[MATERIAL TO PROCESS Boundary: Start]

===== src/rtl/legv8_multicycle_ctrl.sv =====
// Main control FSM for the multi-cycle LEGv8 datapath.
// Sequences fetch / decode / execute / memory / writeback for ADD, SUB, AND, ORR,
// LDUR, STUR, CBZ and B. It waits on a shared-memory ready handshake. On an
// illegal opcode or a memory timeout it halts and reports a fault code.
//
// Ports:
//   clk, rst_n        clock (rising edge), asynchronous active-low reset
//   run               start request, only looked at in IDLE
//   instr             IR contents, valid from DECODE onward
//   mem_ready         memory finished the current access this cycle
//   ALUOp..MemtoReg   datapath mux selects, register enables and memory strobes
//   retired           one-cycle pulse per completed instruction
//   halted            FSM sits in HALT
//   fault             00 none, 01 illegal opcode, 10 memory timeout
module legv8_multicycle_ctrl #(
  parameter int unsigned MEM_TIMEOUT = 16,
  parameter int unsigned TO_W        = 5
) (
  input  logic        clk,
  input  logic        rst_n,
  input  logic        run,
  input  logic [31:0] instr,
  input  logic        mem_ready,
  output logic [1:0]  ALUOp,
  output logic [1:0]  ALUSrcA,
  output logic [1:0]  ALUSrcB,
  output logic        PCSource,
  output logic        PCWrite,
  output logic        PCWriteCond,
  output logic        IorD,
  output logic        MemRead,
  output logic        MemWrite,
  output logic        IRWrite,
  output logic        Reg2Loc,
  output logic        RegWrite,
  output logic        MemtoReg,
  output logic        retired,
  output logic        halted,
  output logic [1:0]  fault
);

  typedef enum logic [3:0] {
    StIdle, StFetch, StDecode, StExecR, StRWb, StMemAddr,
    StMemRd, StLdWb, StMemWr, StCbzEx, StBEx, StHalt
  } state_e;

  state_e            state_q, state_d;
  logic [TO_W-1:0]   cnt_q, cnt_d;
  logic [1:0]        fault_q, fault_d;

  // Opcode classes
  logic [10:0] op11;
  logic        is_rtype, is_ldur, is_stur, is_cbz, is_b;
  logic        unused_instr;

  assign op11         = instr[31:21];
  assign is_rtype     = (op11 == 11'b10001011000) || (op11 == 11'b11001011000) ||
                        (op11 == 11'b10001010000) || (op11 == 11'b10101010000);
  assign is_ldur      = (op11 == 11'b11111000010);
  assign is_stur      = (op11 == 11'b11111000000);
  assign is_cbz       = (instr[31:24] == 8'b10110100);
  assign is_b         = (instr[31:26] == 6'b000101);
  assign unused_instr = ^instr[20:0];

  // Memory wait tracking: the timeout fires in the cycle the count would reach
  // MEM_TIMEOUT, so the FSM leaves after exactly MEM_TIMEOUT unanswered cycles.
  logic mem_wait, timeout;
  assign mem_wait = (state_q == StFetch) || (state_q == StMemRd) || (state_q == StMemWr);
  assign timeout  = mem_wait && !mem_ready && (cnt_q == TO_W'(MEM_TIMEOUT - 1));

  // State register
  always_ff @(posedge clk or negedge rst_n) begin
    if (!rst_n) begin
      state_q <= StIdle;
      cnt_q   <= '0;
      fault_q <= 2'b00;
    end else begin
      state_q <= state_d;
      cnt_q   <= cnt_d;
      fault_q <= fault_d;
    end
  end

  // Next-state logic
  always_comb begin
    state_d = state_q;
    fault_d = fault_q;
    unique case (state_q)
      StIdle:    if (run) state_d = StFetch;
      StFetch: begin
        if (mem_ready) state_d = StDecode;
        else if (timeout) begin
          state_d = StHalt;
          fault_d = 2'b10;
        end
      end
      StDecode: begin
        if (is_rtype)                state_d = StExecR;
        else if (is_ldur || is_stur) state_d = StMemAddr;
        else if (is_cbz)             state_d = StCbzEx;
        else if (is_b)               state_d = StBEx;
        else begin
          state_d = StHalt;
          fault_d = 2'b01;
        end
      end
      StExecR:   state_d = StRWb;
      StRWb:     state_d = StFetch;
      StMemAddr: state_d = is_stur ? StMemWr : StMemRd;
      StMemRd, StMemWr: begin
        if (mem_ready) state_d = (state_q == StMemRd) ? StLdWb : StFetch;
        else if (timeout) begin
          state_d = StHalt;
          fault_d = 2'b10;
        end
      end
      StLdWb:    state_d = StFetch;
      StCbzEx:   state_d = StFetch;
      StBEx:     state_d = StFetch;
      StHalt:    state_d = StHalt;
      default:   state_d = StIdle;
    endcase
    // Count only while stalled in the same wait state; any transition clears it.
    cnt_d = (mem_wait && !mem_ready && (state_d == state_q)) ? cnt_q + TO_W'(1) : '0;
  end

  // Output decode
  always_comb begin
    ALUOp       = 2'b00;
    ALUSrcA     = 2'b00;
    ALUSrcB     = 2'b00;
    PCSource    = 1'b0;
    PCWrite     = 1'b0;
    PCWriteCond = 1'b0;
    IorD        = 1'b0;
    MemRead     = 1'b0;
    MemWrite    = 1'b0;
    IRWrite     = 1'b0;
    RegWrite    = 1'b0;
    MemtoReg    = 1'b0;
    retired     = 1'b0;
    halted      = 1'b0;
    unique case (state_q)
      StFetch: begin
        MemRead = 1'b1;
        ALUSrcB = 2'b01;
        IRWrite = mem_ready;
        PCWrite = mem_ready;
      end
      StDecode: begin
        // ALUOut captures OldPC + branch offset for CBZ/B
        ALUSrcA = 2'b10;
        ALUSrcB = 2'b11;
      end
      StExecR: begin
        ALUSrcA = 2'b01;
        ALUOp   = 2'b10;
      end
      StRWb: begin
        RegWrite = 1'b1;
        retired  = 1'b1;
      end
      StMemAddr: begin
        ALUSrcA = 2'b01;
        ALUSrcB = 2'b10;
      end
      StMemRd: begin
        MemRead = 1'b1;
        IorD    = 1'b1;
      end
      StLdWb: begin
        RegWrite = 1'b1;
        MemtoReg = 1'b1;
        retired  = 1'b1;
      end
      StMemWr: begin
        MemWrite = 1'b1;
        IorD     = 1'b1;
        retired  = mem_ready;
      end
      StCbzEx: begin
        ALUSrcA     = 2'b01;
        ALUOp       = 2'b01;
        PCWriteCond = 1'b1;
        PCSource    = 1'b1;
        retired     = 1'b1;
      end
      StBEx: begin
        PCWrite  = 1'b1;
        PCSource = 1'b1;
        retired  = 1'b1;
      end
      StHalt:  halted = 1'b1;
      default: ;
    endcase
  end

  assign Reg2Loc = (is_stur || is_cbz) && (state_q != StIdle) && (state_q != StHalt);
  assign fault   = fault_q;

endmodule
`config.mk`:
```
export PLATFORM = sky130hd
export DESIGN_NAME = dut_op_driver_flat
export DESIGN_NICKNAME = d
export VERILOG_FILES = /design/src/rtl/dut_if_pkg.sv /design/src/rtl/dut_op_driver_if.sv /design/src/rtl/scan_unloader.sv /design/src/rtl/dut_op_driver.sv /design/src/flat_wrapper.sv
export SDC_FILE = /design/constraint.sdc
export NUM_CORES = 1
export LEC_CHECK = 0
export ABC_AREA = 0
export CORE_MARGIN = 8
export CORE_UTILIZATION = 43
export CTS_CLUSTER_DIAMETER = 200
export DETAILED_ROUTE_END_ITERATION = 6
export PLACE_DENSITY = 0.79
export SYNTH_ARGS = -nofsm -noshare
export SYNTH_HDL_FRONTEND = slang
export SYNTH_SLANG_ARGS = --single-unit
```
`constraint.sdc`:
```
create_clock -name clk -period 2.6 [get_ports clk]
set_clock_uncertainty 0.2 [all_clocks]
set_input_delay 0.39 -clock clk [delete_from_list [all_inputs] [get_ports clk]]
set_output_delay 0.39 -clock clk [all_outputs]
set_load 0.02 [all_outputs]
```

[MATERIAL TO PROCESS Boundary: End]

_WHAT YOU WILL DO_: Output the listing exactly, from first line to last.

_WRITTEN ANSWER_:
===== src/rtl/legv8_multicycle_ctrl.sv =====
// Main control FSM for the multi-cycle LEGv8 datapath.
// Sequences fetch / decode / execute / memory / writeback for ADD, SUB, AND, ORR,
// LDUR, STUR, CBZ and B. It waits on a shared-memory ready handshake. On an
// illegal opcode or a memory timeout it halts and reports a fault code.
//
// Ports:
//   clk, rst_n        clock (rising edge), asynchronous active-low reset
//   run               start request, only looked at in IDLE
//   instr             IR contents, valid from DECODE onward
//   mem_ready         memory finished the current access this cycle
//   ALUOp..MemtoReg   datapath mux selects, register enables and memory strobes
//   retired           one-cycle pulse per completed instruction
//   halted            FSM sits in HALT
//   fault             00 none, 01 illegal opcode, 10 memory timeout
module legv8_multicycle_ctrl #(
  parameter int unsigned MEM_TIMEOUT = 16,
  parameter int unsigned TO_W        = 5
) (
  input  logic        clk,
  input  logic        rst_n,
  input  logic        run,
  input  logic [31:0] instr,
  input  logic        mem_ready,
  output logic [1:0]  ALUOp,
  output logic [1:0]  ALUSrcA,
  output logic [1:0]  ALUSrcB,
  output logic        PCSource,
  output logic        PCWrite,
  output logic        PCWriteCond,
  output logic        IorD,
  output logic        MemRead,
  output logic        MemWrite,
  output logic        IRWrite,
  output logic        Reg2Loc,
  output logic        RegWrite,
  output logic        MemtoReg,
  output logic        retired,
  output logic        halted,
  output logic [1:0]  fault
);

  typedef enum logic [3:0] {
    StIdle, StFetch, StDecode, StExecR, StRWb, StMemAddr,
    StMemRd, StLdWb, StMemWr, StCbzEx, StBEx, StHalt
  } state_e;

  state_e            state_q, state_d;
  logic [TO_W-1:0]   cnt_q, cnt_d;
  logic [1:0]        fault_q, fault_d;

  // Opcode classes
  logic [10:0] op11;
  logic        is_rtype, is_ldur, is_stur, is_cbz, is_b;
  logic        unused_instr;

  assign op11         = instr[31:21];
  assign is_rtype     = (op11 == 11'b10001011000) || (op11 == 11'b11001011000) ||
                        (op11 == 11'b10001010000) || (op11 == 11'b10101010000);
  assign is_ldur      = (op11 == 11'b11111000010);
  assign is_stur      = (op11 == 11'b11111000000);
  assign is_cbz       = (instr[31:24] == 8'b10110100);
  assign is_b         = (instr[31:26] == 6'b000101);
  assign unused_instr = ^instr[20:0];

  // Memory wait tracking: the timeout fires in the cycle the count would reach
  // MEM_TIMEOUT, so the FSM leaves after exactly MEM_TIMEOUT unanswered cycles.
  logic mem_wait, timeout;
  assign mem_wait = (state_q == StFetch) || (state_q == StMemRd) || (state_q == StMemWr);
  assign timeout  = mem_wait && !mem_ready && (cnt_q == TO_W'(MEM_TIMEOUT - 1));

  // State register
  always_ff @(posedge clk or negedge rst_n) begin
    if (!rst_n) begin
      state_q <= StIdle;
      cnt_q   <= '0;
      fault_q <= 2'b00;
    end else begin
      state_q <= state_d;
      cnt_q   <= cnt_d;
      fault_q <= fault_d;
    end
  end

  // Next-state logic
  always_comb begin
    state_d = state_q;
    fault_d = fault_q;
    unique case (state_q)
      StIdle:    if (run) state_d = StFetch;
      StFetch: begin
        if (mem_ready) state_d = StDecode;
        else if (timeout) begin
          state_d = StHalt;
          fault_d = 2'b10;
        end
      end
      StDecode: begin
        if (is_rtype)                state_d = StExecR;
        else if (is_ldur || is_stur) state_d = StMemAddr;
        else if (is_cbz)             state_d = StCbzEx;
        else if (is_b)               state_d = StBEx;
        else begin
          state_d = StHalt;
          fault_d = 2'b01;
        end
      end
      StExecR:   state_d = StRWb;
      StRWb:     state_d = StFetch;
      StMemAddr: state_d = is_stur ? StMemWr : StMemRd;
      StMemRd, StMemWr: begin
        if (mem_ready) state_d = (state_q == StMemRd) ? StLdWb : StFetch;
        else if (timeout) begin
          state_d = StHalt;
          fault_d = 2'b10;
        end
      end
      StLdWb:    state_d = StFetch;
      StCbzEx:   state_d = StFetch;
      StBEx:     state_d = StFetch;
      StHalt:    state_d = StHalt;
      default:   state_d = StIdle;
    endcase
    // Count only while stalled in the same wait state; any transition clears it.
    cnt_d = (mem_wait && !mem_ready && (state_d == state_q)) ? cnt_q + TO_W'(1) : '0;
  end

  // Output decode
  always_comb begin
    ALUOp       = 2'b00;
    ALUSrcA     = 2'b00;
    ALUSrcB     = 2'b00;
    PCSource    = 1'b0;
    PCWrite     = 1'b0;
    PCWriteCond = 1'b0;
    IorD        = 1'b0;
    MemRead     = 1'b0;
    MemWrite    = 1'b0;
    IRWrite     = 1'b0;
    RegWrite    = 1'b0;
    MemtoReg    = 1'b0;
    retired     = 1'b0;
    halted      = 1'b0;
    unique case (state_q)
      StFetch: begin
        MemRead = 1'b1;
        ALUSrcB = 2'b01;
        IRWrite = mem_ready;
        PCWrite = mem_ready;
      end
      StDecode: begin
        // ALUOut captures OldPC + branch offset for CBZ/B
        ALUSrcA = 2'b10;
        ALUSrcB = 2'b11;
      end
      StExecR: begin
        ALUSrcA = 2'b01;
        ALUOp   = 2'b10;
      end
      StRWb: begin
        RegWrite = 1'b1;
        retired  = 1'b1;
      end
      StMemAddr: begin
        ALUSrcA = 2'b01;
        ALUSrcB = 2'b10;
      end
      StMemRd: begin
        MemRead = 1'b1;
        IorD    = 1'b1;
      end
      StLdWb: begin
        RegWrite = 1'b1;
        MemtoReg = 1'b1;
        retired  = 1'b1;
      end
      StMemWr: begin
        MemWrite = 1'b1;
        IorD     = 1'b1;
        retired  = mem_ready;
      end
      StCbzEx: begin
        ALUSrcA     = 2'b01;
        ALUOp       = 2'b01;
        PCWriteCond = 1'b1;
        PCSource    = 1'b1;
        retired     = 1'b1;
      end
      StBEx: begin
        PCWrite  = 1'b1;
        PCSource = 1'b1;
        retired  = 1'b1;
      end
      StHalt:  halted = 1'b1;
      default: ;
    endcase
  end

  assign Reg2Loc = (is_stur || is_cbz) && (state_q != StIdle) && (state_q != StHalt);
  assign fault   = fault_q;

endmodule
`config.mk`:
```
export PLATFORM = sky130hd
export DESIGN_NAME = dut_op_driver_flat
export DESIGN_NICKNAME = d
export VERILOG_FILES = /design/src/rtl/dut_if_pkg.sv /design/src/rtl/dut_op_driver_if.sv /design/src/rtl/scan_unloader.sv /design/src/rtl/dut_op_driver.sv /design/src/flat_wrapper.sv
export SDC_FILE = /design/constraint.sdc
export NUM_CORES = 1
export LEC_CHECK = 0
export ABC_AREA = 0
export CORE_MARGIN = 8
export CORE_UTILIZATION = 43
export CTS_CLUSTER_DIAMETER = 200
export DETAILED_ROUTE_END_ITERATION = 6
export PLACE_DENSITY = 0.79
export SYNTH_ARGS = -nofsm -noshare
export SYNTH_HDL_FRONTEND = slang
export SYNTH_SLANG_ARGS = --single-unit
```
`constraint.sdc`:
```
create_clock -name clk -period 2.6 [get_ports clk]
set_clock_uncertainty 0.2 [all_clocks]
set_input_delay 0.39 -clock clk [delete_from_list [all_inputs] [get_ports clk]]
set_output_delay 0.39 -clock clk [all_outputs]
set_load 0.02 [all_outputs]
```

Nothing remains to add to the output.